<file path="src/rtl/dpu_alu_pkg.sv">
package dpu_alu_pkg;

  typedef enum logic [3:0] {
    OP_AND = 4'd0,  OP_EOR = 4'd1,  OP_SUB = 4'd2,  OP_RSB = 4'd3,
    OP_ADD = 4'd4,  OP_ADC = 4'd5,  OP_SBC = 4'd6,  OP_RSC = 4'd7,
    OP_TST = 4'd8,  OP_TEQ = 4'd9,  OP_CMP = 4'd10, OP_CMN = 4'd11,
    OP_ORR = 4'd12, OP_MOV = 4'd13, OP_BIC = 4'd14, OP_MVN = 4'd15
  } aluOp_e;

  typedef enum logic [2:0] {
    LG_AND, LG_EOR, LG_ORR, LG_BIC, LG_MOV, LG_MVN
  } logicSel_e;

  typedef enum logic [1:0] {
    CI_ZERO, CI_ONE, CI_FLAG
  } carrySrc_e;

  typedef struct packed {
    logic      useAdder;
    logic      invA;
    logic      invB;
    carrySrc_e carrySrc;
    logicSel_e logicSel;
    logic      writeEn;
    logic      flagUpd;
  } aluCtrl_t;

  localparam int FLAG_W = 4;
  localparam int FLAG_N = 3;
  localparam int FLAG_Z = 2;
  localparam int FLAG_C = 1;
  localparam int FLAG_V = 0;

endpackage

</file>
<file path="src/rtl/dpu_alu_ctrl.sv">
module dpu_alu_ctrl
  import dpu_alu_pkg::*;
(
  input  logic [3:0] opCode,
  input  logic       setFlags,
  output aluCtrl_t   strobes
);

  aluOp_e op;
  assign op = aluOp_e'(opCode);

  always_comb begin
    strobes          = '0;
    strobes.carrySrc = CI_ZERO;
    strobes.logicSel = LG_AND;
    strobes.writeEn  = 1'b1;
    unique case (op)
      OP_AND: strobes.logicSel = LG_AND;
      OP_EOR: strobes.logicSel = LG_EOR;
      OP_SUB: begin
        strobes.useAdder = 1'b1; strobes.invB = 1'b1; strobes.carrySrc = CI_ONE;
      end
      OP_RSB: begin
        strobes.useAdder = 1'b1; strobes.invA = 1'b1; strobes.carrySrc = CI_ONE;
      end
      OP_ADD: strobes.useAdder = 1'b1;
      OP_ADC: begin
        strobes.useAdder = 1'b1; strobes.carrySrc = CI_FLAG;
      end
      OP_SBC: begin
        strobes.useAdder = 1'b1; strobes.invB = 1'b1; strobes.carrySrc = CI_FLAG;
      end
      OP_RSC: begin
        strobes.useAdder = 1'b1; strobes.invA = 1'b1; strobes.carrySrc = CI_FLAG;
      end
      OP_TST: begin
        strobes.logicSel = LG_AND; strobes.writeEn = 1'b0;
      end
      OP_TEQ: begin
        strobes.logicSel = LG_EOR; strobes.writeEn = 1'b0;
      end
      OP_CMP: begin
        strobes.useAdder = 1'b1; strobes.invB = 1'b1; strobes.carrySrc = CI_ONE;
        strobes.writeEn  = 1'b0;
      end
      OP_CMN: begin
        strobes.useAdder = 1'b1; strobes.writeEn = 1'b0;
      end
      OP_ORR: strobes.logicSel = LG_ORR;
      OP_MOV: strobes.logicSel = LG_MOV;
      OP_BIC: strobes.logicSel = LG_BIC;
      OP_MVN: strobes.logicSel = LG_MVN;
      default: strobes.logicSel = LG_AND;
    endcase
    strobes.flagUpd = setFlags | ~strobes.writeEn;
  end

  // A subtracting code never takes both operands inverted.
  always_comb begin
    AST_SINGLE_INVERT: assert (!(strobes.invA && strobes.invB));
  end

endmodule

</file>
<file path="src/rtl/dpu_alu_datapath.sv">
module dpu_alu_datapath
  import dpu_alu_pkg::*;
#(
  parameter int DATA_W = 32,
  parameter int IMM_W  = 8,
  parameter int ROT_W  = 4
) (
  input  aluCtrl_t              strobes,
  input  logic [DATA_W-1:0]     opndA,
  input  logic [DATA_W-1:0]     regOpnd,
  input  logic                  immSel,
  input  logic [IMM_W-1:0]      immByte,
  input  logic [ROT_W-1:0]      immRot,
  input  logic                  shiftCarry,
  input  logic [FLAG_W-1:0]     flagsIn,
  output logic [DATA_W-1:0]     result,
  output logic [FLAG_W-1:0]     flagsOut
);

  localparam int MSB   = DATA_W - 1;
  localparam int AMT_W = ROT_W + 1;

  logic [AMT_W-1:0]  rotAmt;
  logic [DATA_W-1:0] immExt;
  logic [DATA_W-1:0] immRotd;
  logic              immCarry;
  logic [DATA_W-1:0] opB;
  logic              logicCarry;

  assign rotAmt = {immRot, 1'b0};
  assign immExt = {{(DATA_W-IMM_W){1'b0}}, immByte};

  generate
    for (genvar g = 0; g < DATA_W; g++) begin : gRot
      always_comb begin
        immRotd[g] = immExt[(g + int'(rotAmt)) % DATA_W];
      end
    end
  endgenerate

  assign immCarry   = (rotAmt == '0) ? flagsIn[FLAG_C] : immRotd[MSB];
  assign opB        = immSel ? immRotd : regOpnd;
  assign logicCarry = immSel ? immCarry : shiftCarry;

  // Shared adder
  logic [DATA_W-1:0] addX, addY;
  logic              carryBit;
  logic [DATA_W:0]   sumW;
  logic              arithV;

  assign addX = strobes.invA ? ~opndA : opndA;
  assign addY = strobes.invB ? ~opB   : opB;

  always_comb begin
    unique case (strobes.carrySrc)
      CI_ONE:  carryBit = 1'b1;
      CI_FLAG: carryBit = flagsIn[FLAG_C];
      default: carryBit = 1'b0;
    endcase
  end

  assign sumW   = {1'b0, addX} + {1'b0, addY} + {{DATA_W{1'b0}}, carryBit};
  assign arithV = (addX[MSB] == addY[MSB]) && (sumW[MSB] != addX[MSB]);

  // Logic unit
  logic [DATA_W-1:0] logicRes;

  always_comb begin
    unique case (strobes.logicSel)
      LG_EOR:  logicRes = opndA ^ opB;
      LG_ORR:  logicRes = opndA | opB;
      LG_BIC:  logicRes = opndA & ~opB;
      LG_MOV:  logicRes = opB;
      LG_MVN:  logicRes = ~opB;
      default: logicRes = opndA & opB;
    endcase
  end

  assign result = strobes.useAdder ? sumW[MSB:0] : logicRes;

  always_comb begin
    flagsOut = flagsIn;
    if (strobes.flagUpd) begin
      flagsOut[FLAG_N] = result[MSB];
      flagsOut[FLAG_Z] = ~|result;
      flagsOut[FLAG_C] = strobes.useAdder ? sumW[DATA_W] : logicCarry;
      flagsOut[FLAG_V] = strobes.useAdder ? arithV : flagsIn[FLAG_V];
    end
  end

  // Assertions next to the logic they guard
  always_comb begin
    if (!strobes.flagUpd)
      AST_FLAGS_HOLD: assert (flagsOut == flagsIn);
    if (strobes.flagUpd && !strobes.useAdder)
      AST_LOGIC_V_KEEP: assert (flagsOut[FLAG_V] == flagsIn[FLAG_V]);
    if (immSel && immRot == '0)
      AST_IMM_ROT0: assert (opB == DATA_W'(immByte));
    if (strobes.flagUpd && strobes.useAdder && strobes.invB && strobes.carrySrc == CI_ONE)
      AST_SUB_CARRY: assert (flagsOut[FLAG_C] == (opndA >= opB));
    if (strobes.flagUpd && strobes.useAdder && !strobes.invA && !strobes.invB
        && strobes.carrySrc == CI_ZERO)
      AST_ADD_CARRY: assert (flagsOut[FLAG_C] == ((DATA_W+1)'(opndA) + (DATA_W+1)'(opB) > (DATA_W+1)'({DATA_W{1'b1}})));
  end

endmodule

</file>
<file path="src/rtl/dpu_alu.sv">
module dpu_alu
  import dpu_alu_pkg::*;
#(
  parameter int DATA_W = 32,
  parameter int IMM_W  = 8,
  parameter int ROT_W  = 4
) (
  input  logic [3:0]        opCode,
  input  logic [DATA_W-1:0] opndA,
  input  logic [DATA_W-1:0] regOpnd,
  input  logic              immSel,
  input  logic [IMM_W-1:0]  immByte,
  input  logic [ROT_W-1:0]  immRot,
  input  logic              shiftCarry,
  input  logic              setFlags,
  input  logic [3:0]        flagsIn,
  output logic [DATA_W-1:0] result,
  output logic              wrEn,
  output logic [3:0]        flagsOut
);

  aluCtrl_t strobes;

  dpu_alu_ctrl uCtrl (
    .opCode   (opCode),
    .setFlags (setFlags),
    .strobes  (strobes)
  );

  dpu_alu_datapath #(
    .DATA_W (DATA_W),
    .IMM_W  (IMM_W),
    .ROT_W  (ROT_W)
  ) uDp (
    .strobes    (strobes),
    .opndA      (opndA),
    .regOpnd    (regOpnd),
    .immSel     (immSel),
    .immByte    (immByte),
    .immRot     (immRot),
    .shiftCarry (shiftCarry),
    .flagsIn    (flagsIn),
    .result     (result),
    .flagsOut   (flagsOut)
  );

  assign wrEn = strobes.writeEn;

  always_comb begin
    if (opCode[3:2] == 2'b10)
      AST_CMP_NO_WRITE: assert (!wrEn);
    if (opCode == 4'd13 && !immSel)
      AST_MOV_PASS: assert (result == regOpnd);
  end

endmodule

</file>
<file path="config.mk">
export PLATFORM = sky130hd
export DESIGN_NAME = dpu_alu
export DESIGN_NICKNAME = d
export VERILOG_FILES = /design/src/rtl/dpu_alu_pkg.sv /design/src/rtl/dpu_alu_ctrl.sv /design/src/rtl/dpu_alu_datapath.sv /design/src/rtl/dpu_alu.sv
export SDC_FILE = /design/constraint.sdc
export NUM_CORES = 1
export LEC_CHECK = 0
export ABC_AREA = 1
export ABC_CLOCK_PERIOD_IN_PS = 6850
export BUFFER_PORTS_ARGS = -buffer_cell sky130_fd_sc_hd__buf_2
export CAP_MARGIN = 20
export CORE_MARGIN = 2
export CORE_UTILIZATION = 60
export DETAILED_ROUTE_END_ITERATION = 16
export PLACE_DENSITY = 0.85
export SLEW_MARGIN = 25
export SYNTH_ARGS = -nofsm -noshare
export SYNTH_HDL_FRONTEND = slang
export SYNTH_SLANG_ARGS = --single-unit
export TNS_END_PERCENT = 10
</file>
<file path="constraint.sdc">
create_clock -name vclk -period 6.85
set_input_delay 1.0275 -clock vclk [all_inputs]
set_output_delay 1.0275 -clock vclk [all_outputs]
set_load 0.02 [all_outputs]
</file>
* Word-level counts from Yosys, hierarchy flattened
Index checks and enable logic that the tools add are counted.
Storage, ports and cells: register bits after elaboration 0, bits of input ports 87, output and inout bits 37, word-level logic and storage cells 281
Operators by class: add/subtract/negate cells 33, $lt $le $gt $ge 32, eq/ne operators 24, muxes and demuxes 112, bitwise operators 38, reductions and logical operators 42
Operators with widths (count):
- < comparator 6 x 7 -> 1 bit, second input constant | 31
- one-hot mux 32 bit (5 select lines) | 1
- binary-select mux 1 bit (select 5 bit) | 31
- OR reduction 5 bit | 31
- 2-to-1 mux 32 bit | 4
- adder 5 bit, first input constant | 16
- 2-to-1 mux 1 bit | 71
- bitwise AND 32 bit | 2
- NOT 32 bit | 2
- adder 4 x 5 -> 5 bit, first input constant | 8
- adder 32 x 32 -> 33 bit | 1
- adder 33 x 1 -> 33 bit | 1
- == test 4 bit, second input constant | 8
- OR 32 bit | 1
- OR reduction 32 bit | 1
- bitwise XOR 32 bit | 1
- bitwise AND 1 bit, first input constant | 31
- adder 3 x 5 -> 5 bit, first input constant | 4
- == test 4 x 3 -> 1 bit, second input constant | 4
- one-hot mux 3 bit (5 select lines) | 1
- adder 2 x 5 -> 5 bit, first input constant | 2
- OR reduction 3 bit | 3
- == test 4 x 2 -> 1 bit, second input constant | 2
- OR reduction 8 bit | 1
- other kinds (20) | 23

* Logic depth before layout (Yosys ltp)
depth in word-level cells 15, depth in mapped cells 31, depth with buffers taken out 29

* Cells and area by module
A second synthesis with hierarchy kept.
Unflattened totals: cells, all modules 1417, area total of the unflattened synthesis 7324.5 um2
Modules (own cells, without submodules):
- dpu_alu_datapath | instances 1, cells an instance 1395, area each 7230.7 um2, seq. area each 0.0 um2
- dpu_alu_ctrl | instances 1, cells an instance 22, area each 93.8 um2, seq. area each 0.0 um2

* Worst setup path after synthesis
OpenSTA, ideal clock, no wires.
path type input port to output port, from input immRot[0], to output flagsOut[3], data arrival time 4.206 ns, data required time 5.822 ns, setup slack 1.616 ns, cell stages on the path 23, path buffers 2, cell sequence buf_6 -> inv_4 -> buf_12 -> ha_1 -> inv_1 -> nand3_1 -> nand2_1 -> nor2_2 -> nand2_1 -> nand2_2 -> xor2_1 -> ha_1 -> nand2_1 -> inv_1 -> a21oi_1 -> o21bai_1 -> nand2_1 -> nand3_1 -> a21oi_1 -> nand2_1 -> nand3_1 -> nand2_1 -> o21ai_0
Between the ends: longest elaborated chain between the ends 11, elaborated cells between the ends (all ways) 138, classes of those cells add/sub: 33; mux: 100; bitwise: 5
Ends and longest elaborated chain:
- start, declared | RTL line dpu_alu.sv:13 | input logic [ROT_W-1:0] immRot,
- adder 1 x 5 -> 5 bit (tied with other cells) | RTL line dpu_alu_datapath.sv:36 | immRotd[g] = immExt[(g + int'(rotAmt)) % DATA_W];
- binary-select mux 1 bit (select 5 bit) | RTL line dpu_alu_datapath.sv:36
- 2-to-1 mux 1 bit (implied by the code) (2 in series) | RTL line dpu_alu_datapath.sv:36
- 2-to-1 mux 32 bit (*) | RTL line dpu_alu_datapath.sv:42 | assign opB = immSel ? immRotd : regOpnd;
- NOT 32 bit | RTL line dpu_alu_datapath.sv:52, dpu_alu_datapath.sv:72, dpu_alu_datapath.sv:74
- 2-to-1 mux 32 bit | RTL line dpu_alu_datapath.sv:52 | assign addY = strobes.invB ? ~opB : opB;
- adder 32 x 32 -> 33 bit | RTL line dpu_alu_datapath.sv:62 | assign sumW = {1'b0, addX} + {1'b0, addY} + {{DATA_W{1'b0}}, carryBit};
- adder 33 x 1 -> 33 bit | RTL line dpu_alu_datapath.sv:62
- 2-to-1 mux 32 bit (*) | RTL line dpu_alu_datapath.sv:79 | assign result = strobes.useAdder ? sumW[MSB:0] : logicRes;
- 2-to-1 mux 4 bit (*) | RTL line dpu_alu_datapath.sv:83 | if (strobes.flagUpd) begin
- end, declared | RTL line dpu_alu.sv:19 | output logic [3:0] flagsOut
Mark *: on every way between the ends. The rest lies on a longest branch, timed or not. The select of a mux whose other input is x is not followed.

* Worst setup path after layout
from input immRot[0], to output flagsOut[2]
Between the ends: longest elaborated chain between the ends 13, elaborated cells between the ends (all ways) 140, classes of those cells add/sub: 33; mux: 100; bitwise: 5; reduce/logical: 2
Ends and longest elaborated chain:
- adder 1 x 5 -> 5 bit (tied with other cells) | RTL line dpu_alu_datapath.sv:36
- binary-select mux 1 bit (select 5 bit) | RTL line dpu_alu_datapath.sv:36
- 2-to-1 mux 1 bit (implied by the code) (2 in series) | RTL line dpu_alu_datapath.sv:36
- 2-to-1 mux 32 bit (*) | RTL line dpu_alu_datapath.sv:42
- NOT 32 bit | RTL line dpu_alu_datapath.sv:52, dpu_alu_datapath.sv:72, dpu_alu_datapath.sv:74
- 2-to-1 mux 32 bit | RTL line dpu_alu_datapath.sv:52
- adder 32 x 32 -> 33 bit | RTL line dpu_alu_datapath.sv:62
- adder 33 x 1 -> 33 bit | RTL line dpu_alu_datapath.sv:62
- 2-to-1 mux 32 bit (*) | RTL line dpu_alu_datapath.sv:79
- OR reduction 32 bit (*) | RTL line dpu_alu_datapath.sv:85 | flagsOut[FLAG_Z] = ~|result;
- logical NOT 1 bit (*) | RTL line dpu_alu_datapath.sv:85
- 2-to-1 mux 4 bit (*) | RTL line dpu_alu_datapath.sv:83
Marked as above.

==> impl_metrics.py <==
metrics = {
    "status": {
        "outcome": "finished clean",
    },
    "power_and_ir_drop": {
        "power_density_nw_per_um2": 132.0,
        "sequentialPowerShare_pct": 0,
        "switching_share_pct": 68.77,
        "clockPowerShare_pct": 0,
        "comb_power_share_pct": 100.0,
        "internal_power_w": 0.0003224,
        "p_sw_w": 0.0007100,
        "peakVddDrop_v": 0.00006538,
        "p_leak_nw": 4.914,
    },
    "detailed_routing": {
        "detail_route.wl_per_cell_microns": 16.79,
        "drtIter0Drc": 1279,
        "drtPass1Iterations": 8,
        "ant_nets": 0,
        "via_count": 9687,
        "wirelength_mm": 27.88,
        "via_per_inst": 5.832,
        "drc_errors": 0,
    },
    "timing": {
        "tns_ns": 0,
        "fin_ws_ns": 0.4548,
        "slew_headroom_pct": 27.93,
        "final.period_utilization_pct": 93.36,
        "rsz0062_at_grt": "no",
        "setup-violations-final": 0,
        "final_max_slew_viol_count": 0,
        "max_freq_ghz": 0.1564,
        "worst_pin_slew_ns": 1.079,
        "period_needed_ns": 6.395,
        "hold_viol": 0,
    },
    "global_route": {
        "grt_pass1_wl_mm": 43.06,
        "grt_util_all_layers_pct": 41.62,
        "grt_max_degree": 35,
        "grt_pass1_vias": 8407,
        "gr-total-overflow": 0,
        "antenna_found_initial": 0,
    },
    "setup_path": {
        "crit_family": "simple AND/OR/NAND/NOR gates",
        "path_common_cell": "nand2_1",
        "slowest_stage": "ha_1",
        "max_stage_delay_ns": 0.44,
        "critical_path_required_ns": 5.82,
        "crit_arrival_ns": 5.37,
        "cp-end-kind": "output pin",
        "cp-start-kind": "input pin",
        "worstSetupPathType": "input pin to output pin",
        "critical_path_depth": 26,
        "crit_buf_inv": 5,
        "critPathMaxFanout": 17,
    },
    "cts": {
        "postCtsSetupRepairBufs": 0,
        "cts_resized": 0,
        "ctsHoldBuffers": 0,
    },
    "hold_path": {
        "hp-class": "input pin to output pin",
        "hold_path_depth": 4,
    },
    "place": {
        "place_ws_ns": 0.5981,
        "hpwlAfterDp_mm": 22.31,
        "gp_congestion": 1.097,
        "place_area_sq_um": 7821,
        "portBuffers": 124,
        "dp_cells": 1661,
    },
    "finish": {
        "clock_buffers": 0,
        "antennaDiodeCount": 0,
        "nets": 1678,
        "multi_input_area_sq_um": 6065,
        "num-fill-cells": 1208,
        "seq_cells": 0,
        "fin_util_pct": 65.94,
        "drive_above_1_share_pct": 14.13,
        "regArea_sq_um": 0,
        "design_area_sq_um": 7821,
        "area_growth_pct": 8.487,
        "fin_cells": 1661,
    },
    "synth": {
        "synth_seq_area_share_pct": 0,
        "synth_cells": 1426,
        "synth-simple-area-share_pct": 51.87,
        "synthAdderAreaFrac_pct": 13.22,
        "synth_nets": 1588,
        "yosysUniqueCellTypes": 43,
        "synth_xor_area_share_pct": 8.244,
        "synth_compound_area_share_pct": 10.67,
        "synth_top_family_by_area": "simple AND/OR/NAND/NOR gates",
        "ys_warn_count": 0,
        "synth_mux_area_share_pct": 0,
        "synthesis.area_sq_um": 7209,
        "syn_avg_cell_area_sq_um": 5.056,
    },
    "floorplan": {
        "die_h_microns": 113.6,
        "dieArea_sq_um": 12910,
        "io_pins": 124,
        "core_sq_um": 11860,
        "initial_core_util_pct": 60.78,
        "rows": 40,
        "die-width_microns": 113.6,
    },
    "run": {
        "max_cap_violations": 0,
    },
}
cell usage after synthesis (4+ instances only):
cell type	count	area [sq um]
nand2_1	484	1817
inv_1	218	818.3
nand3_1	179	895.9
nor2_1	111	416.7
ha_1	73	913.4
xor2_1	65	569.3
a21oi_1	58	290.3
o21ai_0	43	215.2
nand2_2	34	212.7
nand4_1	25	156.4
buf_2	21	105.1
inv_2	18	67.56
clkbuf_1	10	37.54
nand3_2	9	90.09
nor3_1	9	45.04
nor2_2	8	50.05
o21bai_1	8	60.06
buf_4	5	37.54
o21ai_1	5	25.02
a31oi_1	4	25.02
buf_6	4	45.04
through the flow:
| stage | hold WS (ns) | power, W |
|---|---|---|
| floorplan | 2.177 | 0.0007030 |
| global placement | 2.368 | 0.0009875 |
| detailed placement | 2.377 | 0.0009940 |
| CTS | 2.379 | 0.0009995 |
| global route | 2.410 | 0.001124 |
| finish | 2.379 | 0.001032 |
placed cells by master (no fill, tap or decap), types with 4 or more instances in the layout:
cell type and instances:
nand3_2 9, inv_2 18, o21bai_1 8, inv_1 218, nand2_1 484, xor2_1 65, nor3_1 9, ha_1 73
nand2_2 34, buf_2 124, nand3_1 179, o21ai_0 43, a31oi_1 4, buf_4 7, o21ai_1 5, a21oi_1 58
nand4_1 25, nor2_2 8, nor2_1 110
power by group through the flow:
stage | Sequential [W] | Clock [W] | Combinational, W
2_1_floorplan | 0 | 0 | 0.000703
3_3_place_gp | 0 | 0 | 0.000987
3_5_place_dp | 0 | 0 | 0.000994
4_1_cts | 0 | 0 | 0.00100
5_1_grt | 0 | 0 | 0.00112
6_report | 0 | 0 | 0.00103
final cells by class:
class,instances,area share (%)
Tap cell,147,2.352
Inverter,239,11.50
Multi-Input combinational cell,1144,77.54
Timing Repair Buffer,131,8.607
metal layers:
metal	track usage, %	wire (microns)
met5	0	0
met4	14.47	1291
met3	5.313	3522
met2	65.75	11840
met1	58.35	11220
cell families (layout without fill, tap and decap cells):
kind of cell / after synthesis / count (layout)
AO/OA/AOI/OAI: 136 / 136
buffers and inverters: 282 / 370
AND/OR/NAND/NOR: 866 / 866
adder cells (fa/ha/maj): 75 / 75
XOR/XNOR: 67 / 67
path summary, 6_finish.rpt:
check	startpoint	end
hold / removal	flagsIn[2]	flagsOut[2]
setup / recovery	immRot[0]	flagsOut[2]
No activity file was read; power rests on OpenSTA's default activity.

▬▬▬

Start at the first line of the material. Reproduce every line exactly, ending with the line that holds "OP_ADC: begin".

§ SOLVED PROBLEM
<file path="src/rtl/dpu_alu_pkg.sv">
package dpu_alu_pkg;

  typedef enum logic [3:0] {
    OP_AND = 4'd0,  OP_EOR = 4'd1,  OP_SUB = 4'd2,  OP_RSB = 4'd3,
    OP_ADD = 4'd4,  OP_ADC = 4'd5,  OP_SBC = 4'd6,  OP_RSC = 4'd7,
    OP_TST = 4'd8,  OP_TEQ = 4'd9,  OP_CMP = 4'd10, OP_CMN = 4'd11,
    OP_ORR = 4'd12, OP_MOV = 4'd13, OP_BIC = 4'd14, OP_MVN = 4'd15
  } aluOp_e;

  typedef enum logic [2:0] {
    LG_AND, LG_EOR, LG_ORR, LG_BIC, LG_MOV, LG_MVN
  } logicSel_e;

  typedef enum logic [1:0] {
    CI_ZERO, CI_ONE, CI_FLAG
  } carrySrc_e;

  typedef struct packed {
    logic      useAdder;
    logic      invA;
    logic      invB;
    carrySrc_e carrySrc;
    logicSel_e logicSel;
    logic      writeEn;
    logic      flagUpd;
  } aluCtrl_t;

  localparam int FLAG_W = 4;
  localparam int FLAG_N = 3;
  localparam int FLAG_Z = 2;
  localparam int FLAG_C = 1;
  localparam int FLAG_V = 0;

endpackage

</file>
<file path="src/rtl/dpu_alu_ctrl.sv">
module dpu_alu_ctrl
  import dpu_alu_pkg::*;
(
  input  logic [3:0] opCode,
  input  logic       setFlags,
  output aluCtrl_t   strobes
);

  aluOp_e op;
  assign op = aluOp_e'(opCode);

  always_comb begin
    strobes          = '0;
    strobes.carrySrc = CI_ZERO;
    strobes.logicSel = LG_AND;
    strobes.writeEn  = 1'b1;
    unique case (op)
      OP_AND: strobes.logicSel = LG_AND;
      OP_EOR: strobes.logicSel = LG_EOR;
      OP_SUB: begin
        strobes.useAdder = 1'b1; strobes.invB = 1'b1; strobes.carrySrc = CI_ONE;
      end
      OP_RSB: begin
        strobes.useAdder = 1'b1; strobes.invA = 1'b1; strobes.carrySrc = CI_ONE;
      end
      OP_ADD: strobes.useAdder = 1'b1;
      OP_ADC: begin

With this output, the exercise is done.